To visualize multiple plots together, we can create a figure (overall canvas) and divide it into subplots, each containing a plot. With subplots, we usually work with the artist layer instead of the scripting layer.
Typical syntax is :
fig = plt.figure()
ax = fig.add_subplot(nrows, ncols, plot_number)
Where
nrowsandncolsare used to notionally split the figure into (nrows*ncols) sub-axes,plot_numberis used to identify the particular subplot that this function is to create within the notional grid.plot_numberstarts at 1, increments across rows first and has a maximum ofnrows*ncolsas shown below.

%%capture
!pip3 install xlrd
import matplotlib.pyplot as plt
import pandas as pd
df_can = pd.read_excel(
'./data/ibm/canada.xlsx',
sheet_name='Canada by Citizenship',
skiprows=range(20),
skipfooter=2
)
df_can.columns = list(map(lambda x: str(x), df_can.columns))
drops = [
'AREA',
'REG',
'DEV',
'Type',
'Coverage'
]
df_can.drop(columns=drops, inplace=True)
columns = {
'OdName': 'Country',
'AreaName': 'Continent',
'RegName': 'Region'
}
df_can.rename(columns=columns, inplace=True)
df_can.set_index('Country', inplace=True)
df_can['Total'] = df_can.sum(axis=1)
years = list(map(str, range(1980, 2014)))
df_ci = df_can.loc[['China', 'India'], years].transpose()
fig = plt.figure()
ax0 = fig.add_subplot(1, 2, 1)
ax1 = fig.add_subplot(1, 2, 2)
df_ci.plot(kind='box', color='blue', vert=False, figsize=(20, 6), ax=ax0)

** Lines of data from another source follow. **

File: src/rtl/edge_capture_unit.sv
module edge_capture_unit #(
  parameter int CNT_W       = 32,
  parameter int SYNC_STAGES = 2
) (
  input  logic             clk,
  input  logic             rst,
  input  logic             pin_i,
  input  logic [CNT_W-1:0] count_i,
  input  logic [1:0]       mode_i,
  input  logic             pin_is_input_i,
  input  logic             second_sel_i,
  input  logic             clr_i,
  output logic [CNT_W-1:0] cap1_o,
  output logic [CNT_W-1:0] cap2_o,
  output logic             cap_evt_o
);
  logic lvl, prev_lvl, hit, arm, rearm;

  cap_pin_sync #(.STAGES(SYNC_STAGES)) u_sync (
    .clk(clk), .rst(rst), .pin_i(pin_i), .lvl_o(lvl), .prev_o(prev_lvl)
  );

  cap_edge_qual u_qual (
    .clk(clk), .rst(rst), .lvl_i(lvl), .prev_i(prev_lvl), .mode_i(mode_i),
    .pin_is_input_i(pin_is_input_i), .hit_o(hit), .arm_o(arm)
  );

  assign rearm = clr_i | arm;

  cap_store #(.CNT_W(CNT_W)) u_store (
    .clk(clk), .rst(rst), .hit_i(hit), .rearm_i(rearm),
    .second_sel_i(second_sel_i), .count_i(count_i),
    .cap1_o(cap1_o), .cap2_o(cap2_o), .evt_o(cap_evt_o)
  );

  AST_EVT_DIR: assert property (@(posedge clk) disable iff (rst)
    cap_evt_o |-> $past(pin_is_input_i));
endmodule
$ cat src/rtl/cap_pkg.sv
package cap_pkg;
  typedef enum logic [1:0] {
    EDGE_NONE = 2'b00,
    EDGE_RISE = 2'b01,
    EDGE_FALL = 2'b10,
    EDGE_BOTH = 2'b11
  } edge_mode_e;

  localparam logic [1:0] ADDR_CTRL = 2'd0;
  localparam logic [1:0] ADDR_STAT = 2'd1;
  localparam logic [1:0] ADDR_DATA = 2'd2;

  localparam int CTRL_W      = 4;
  localparam int CTRL_TSEL_B = 2;
  localparam int CTRL_IEN_B  = 3;
  localparam int STAT_FLAG_B = 2;
endpackage

$ cat src/rtl/cap_sync_qual.sv
module cap_sync_qual #(
  parameter int QUAL_LEN = 2
) (
  input  logic clk,
  input  logic rst_n,
  input  logic pin,
  output logic lvl,
  output logic rise,
  output logic fall
);
  logic [1:0]          meta;
  logic [QUAL_LEN-1:0] win;

  always_ff @(posedge clk) begin
    if (!rst_n) meta <= '0;
    else        meta <= {meta[0], pin};
  end

  generate
    if (QUAL_LEN == 1) begin : g_q1
      assign win = meta[1];
    end else if (QUAL_LEN == 2) begin : g_q2
      logic hist;
      always_ff @(posedge clk) begin
        if (!rst_n) hist <= 1'b0;
        else        hist <= meta[1];
      end
      assign win = {hist, meta[1]};
    end else begin : g_qn
      logic [QUAL_LEN-2:0] hist;
      always_ff @(posedge clk) begin
        if (!rst_n) hist <= '0;
        else        hist <= {hist[QUAL_LEN-3:0], meta[1]};
      end
      assign win = {hist, meta[1]};
    end
  endgenerate

  assign rise = (&win) & ~lvl;
  assign fall = ~(|win) & lvl;

  always_ff @(posedge clk) begin
    if (!rst_n)    lvl <= 1'b0;
    else if (rise) lvl <= 1'b1;
    else if (fall) lvl <= 1'b0;
  end
endmodule
<file path="config.mk">
export PLATFORM = sky130hd
export DESIGN_NAME = ecc_err_capture_reg
export DESIGN_NICKNAME = d
export VERILOG_FILES = /design/src/rtl/ecc_cap_pkg.sv /design/src/rtl/ecc_cap_ctrl.sv /design/src/rtl/ecc_cap_log.sv /design/src/rtl/ecc_cap_out.sv /design/src/rtl/ecc_err_capture_reg.sv
export SDC_FILE = /design/constraint.sdc
export NUM_CORES = 1
export LEC_CHECK = 0
export BUFFER_PORTS_ARGS = -buffer_cell sky130_fd_sc_hd__buf_2
export CAP_MARGIN = 20
export CORE_AREA = 2 2 83 53
export CTS_CLUSTER_DIAMETER = 100
export DETAILED_ROUTE_END_ITERATION = 10
export DIE_AREA = 0 0 85 55
export GPL_TIMING_DRIVEN = 0
export HOLD_SLACK_MARGIN = 0.1
export MAX_ROUTING_LAYER = met4
export PLACE_DENSITY = 0.82
export RECOVER_POWER = 100
export SETUP_SLACK_MARGIN = 0.02
export SYNTH_ARGS = -nofsm -noshare
export SYNTH_HDL_FRONTEND = slang
export SYNTH_SLANG_ARGS = --single-unit
</file>
<file path="constraint.sdc">
create_clock -name clk -period 2.8 [get_ports clk]
set_clock_uncertainty 0.2 [all_clocks]
set_input_delay 0.28 -clock clk [delete_from_list [all_inputs] [get_ports clk]]
set_output_delay 0.28 -clock clk [all_outputs]
set_load 0.1 [all_outputs]
</file>
<file path="src/rtl/ecc_cap_pkg.sv">
package ecc_cap_pkg;

  // Fixed low positions of the register word; upper fields follow from sizes
  localparam int unsigned SBE_POS     = 0;
  localparam int unsigned MBE_POS     = 1;
  localparam int unsigned NMI_EN_POS  = 2;
  localparam int unsigned SERR_EN_POS = 3;
  localparam int unsigned SYN_LSB     = 4;

  typedef struct packed {
    logic scrub_dis;
    logic serr_en;
    logic nmi_en;
  } ecc_ctrl_t;

endpackage

</file>
<file path="src/rtl/ecc_cap_ctrl.sv">
module ecc_cap_ctrl
  import ecc_cap_pkg::*;
(
  input  logic      clk,
  input  logic      rst,
  input  logic      wr_en,
  input  ecc_ctrl_t wr_ctrl,
  output ecc_ctrl_t ctrl
);

  always_ff @(posedge clk) begin
    if (rst) begin
      ctrl <= '0;
    end else if (wr_en) begin
      ctrl <= wr_ctrl;
    end
  end


  ctrl_write_chk: assert property (@(posedge clk) disable iff (rst)
    !wr_en |=> $stable(ctrl));

endmodule

</file>
<file path="src/rtl/ecc_cap_log.sv">
module ecc_cap_log #(
  parameter int unsigned ADDR_W = 32,
  parameter int unsigned SYN_W  = 8,
  parameter int unsigned KEEP_W = 19
) (
  input  logic              clk,
  input  logic              rst,
  input  logic              sbe_stb,
  input  logic              mbe_stb,
  input  logic [ADDR_W-1:0] err_addr,
  input  logic [SYN_W-1:0]  err_syn,
  input  logic              clr,
  output logic              sbe_q,
  output logic              mbe_q,
  output logic [KEEP_W-1:0] addr_q,
  output logic [SYN_W-1:0]  syn_q
);

  localparam int unsigned DROP_W = ADDR_W - KEEP_W;

  logic pending;
  logic take;
  logic unused_addr_low;

  assign pending = sbe_q | mbe_q;
  assign take    = !pending && (sbe_stb || mbe_stb);
  assign unused_addr_low = ^err_addr[DROP_W-1:0];

  always_ff @(posedge clk) begin
    if (rst) begin
      sbe_q  <= 1'b0;
      mbe_q  <= 1'b0;
      addr_q <= '0;
      syn_q  <= '0;
    end else if (take) begin
      mbe_q  <= mbe_stb;
      sbe_q  <= sbe_stb && !mbe_stb;
      addr_q <= err_addr[ADDR_W-1:DROP_W];
      syn_q  <= err_syn;
    end else if (clr) begin
      sbe_q <= 1'b0;
      mbe_q <= 1'b0;
    end
  end


  flags_excl_chk: assert property (@(posedge clk) disable iff (rst)
    !(sbe_q && mbe_q));


  first_kept_chk: assert property (@(posedge clk) disable iff (rst)
    (sbe_q || mbe_q) |=> $stable(addr_q) && $stable(syn_q));


  mbe_prio_chk: assert property (@(posedge clk) disable iff (rst)
    (!sbe_q && !mbe_q && sbe_stb && mbe_stb) |=> (mbe_q && !sbe_q));


  clear_chk: assert property (@(posedge clk) disable iff (rst)
    ((sbe_q || mbe_q) && clr) |=> (!sbe_q && !mbe_q));

endmodule

</file>
<file path="src/rtl/ecc_cap_out.sv">
module ecc_cap_out
  import ecc_cap_pkg::*;
(
  input  logic      clk,
  input  logic      rst,
  input  logic      sbe_q,
  input  logic      mbe_q,
  input  ecc_ctrl_t ctrl,
  input  logic      sbe_stb,
  input  logic      mbe_stb,
  output logic      nmi_req,
  output logic      serr_req,
  output logic      scrub_req
);

  always_ff @(posedge clk) begin
    if (rst) begin
      nmi_req   <= 1'b0;
      serr_req  <= 1'b0;
      scrub_req <= 1'b0;
    end else begin
      nmi_req   <= sbe_q && ctrl.nmi_en;
      serr_req  <= mbe_q && ctrl.serr_en;
      scrub_req <= sbe_stb && !mbe_stb && !ctrl.scrub_dis;
    end
  end


  scrub_pulse_chk: assert property (@(posedge clk) disable iff (rst)
    scrub_req |-> $past(sbe_stb) && !$past(ctrl.scrub_dis));

endmodule

</file>
<file path="src/rtl/ecc_err_capture_reg.sv">
module ecc_err_capture_reg
  import ecc_cap_pkg::*;
#(
  parameter int unsigned ADDR_W = 32,
  parameter int unsigned SYN_W  = 8,
  parameter int unsigned KEEP_W = 19,
  localparam int unsigned REG_W = KEEP_W + SYN_W + 5
) (
  input  logic              clk,
  input  logic              rst,
  input  logic              sbe_stb,
  input  logic              mbe_stb,
  input  logic [ADDR_W-1:0] err_addr,
  input  logic [SYN_W-1:0]  err_syn,
  input  logic              reg_wr_en,
  input  logic [REG_W-1:0]  reg_wdata,
  output logic [REG_W-1:0]  reg_rdata,
  output logic              nmi_req,
  output logic              serr_req,
  output logic              scrub_req
);

  localparam int unsigned ADDR_LSB = SYN_LSB + SYN_W;
  localparam int unsigned DIS_POS  = ADDR_LSB + KEEP_W;

  ecc_ctrl_t         ctrl;
  ecc_ctrl_t         wr_ctrl;
  logic              clr;
  logic              sbe_q;
  logic              mbe_q;
  logic [KEEP_W-1:0] addr_q;
  logic [SYN_W-1:0]  syn_q;
  logic              unused_ro_bits;

  assign wr_ctrl.scrub_dis = reg_wdata[DIS_POS];
  assign wr_ctrl.serr_en   = reg_wdata[SERR_EN_POS];
  assign wr_ctrl.nmi_en    = reg_wdata[NMI_EN_POS];
  assign clr = reg_wr_en && reg_wdata[SBE_POS] && reg_wdata[MBE_POS];
  assign unused_ro_bits = ^reg_wdata[DIS_POS-1:SYN_LSB];

  ecc_cap_ctrl u_ctrl (
    .clk     (clk),
    .rst     (rst),
    .wr_en   (reg_wr_en),
    .wr_ctrl (wr_ctrl),
    .ctrl    (ctrl)
  );

  ecc_cap_log #(
    .ADDR_W (ADDR_W),
    .SYN_W  (SYN_W),
    .KEEP_W (KEEP_W)
  ) u_log (
    .clk      (clk),
    .rst      (rst),
    .sbe_stb  (sbe_stb),
    .mbe_stb  (mbe_stb),
    .err_addr (err_addr),
    .err_syn  (err_syn),
    .clr      (clr),
    .sbe_q    (sbe_q),
    .mbe_q    (mbe_q),
    .addr_q   (addr_q),
    .syn_q    (syn_q)
  );

  ecc_cap_out u_out (
    .clk       (clk),
    .rst       (rst),
    .sbe_q     (sbe_q),
    .mbe_q     (mbe_q),
    .ctrl      (ctrl),
    .sbe_stb   (sbe_stb),
    .mbe_stb   (mbe_stb),
    .nmi_req   (nmi_req),
    .serr_req  (serr_req),
    .scrub_req (scrub_req)
  );

  always_comb begin
    reg_rdata                        = '0;
    reg_rdata[SBE_POS]               = sbe_q;
    reg_rdata[MBE_POS]               = mbe_q;
    reg_rdata[NMI_EN_POS]            = ctrl.nmi_en;
    reg_rdata[SERR_EN_POS]           = ctrl.serr_en;
    reg_rdata[ADDR_LSB-1:SYN_LSB]    = syn_q;
    reg_rdata[DIS_POS-1:ADDR_LSB]    = addr_q;
    reg_rdata[DIS_POS]               = ctrl.scrub_dis;
  end


  nmi_level_chk: assert property (@(posedge clk) disable iff (rst)
    nmi_req |-> $past(reg_rdata[SBE_POS]) && $past(reg_rdata[NMI_EN_POS]));


  serr_level_chk: assert property (@(posedge clk) disable iff (rst)
    serr_req |-> $past(reg_rdata[MBE_POS]) && $past(reg_rdata[SERR_EN_POS]));


  partial_clear_chk: assert property (@(posedge clk) disable iff (rst)
    (reg_wr_en && (reg_wdata[SBE_POS] != reg_wdata[MBE_POS]) && reg_rdata[SBE_POS])
      |=> reg_rdata[SBE_POS]);

endmodule

</file>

ax0.set_title('Box Plots of Immigrants from China and India (1980 - 2013)')
ax0.set_xlabel('Number of Immigrants')
ax0.set_ylabel('Countries')
df_ci.plot(kind='line', figsize=(20, 6), ax=ax1)
ax1.set_title ('Line Plots of Immigrants from China and India (1980 - 2013)')
ax1.set_ylabel('Number of Immigrants')
ax1.set_xlabel('Years')
plt.show()
Tip regarding subplot convention
In the case when nrows, ncols, and plot_number are all less than 10, a convenience exists such that the a 3 digit number can be given instead, where the hundreds represent nrows, the tens represent ncols and the units represent plot_number. For instance,
subplot(211) == subplot(2, 1, 1)
produces a subaxes in a figure which represents the top plot (i.e. the first) in a 2 rows by 1 column notional grid (no grid actually exists, but conceptually this is how the returned subplot has been positioned).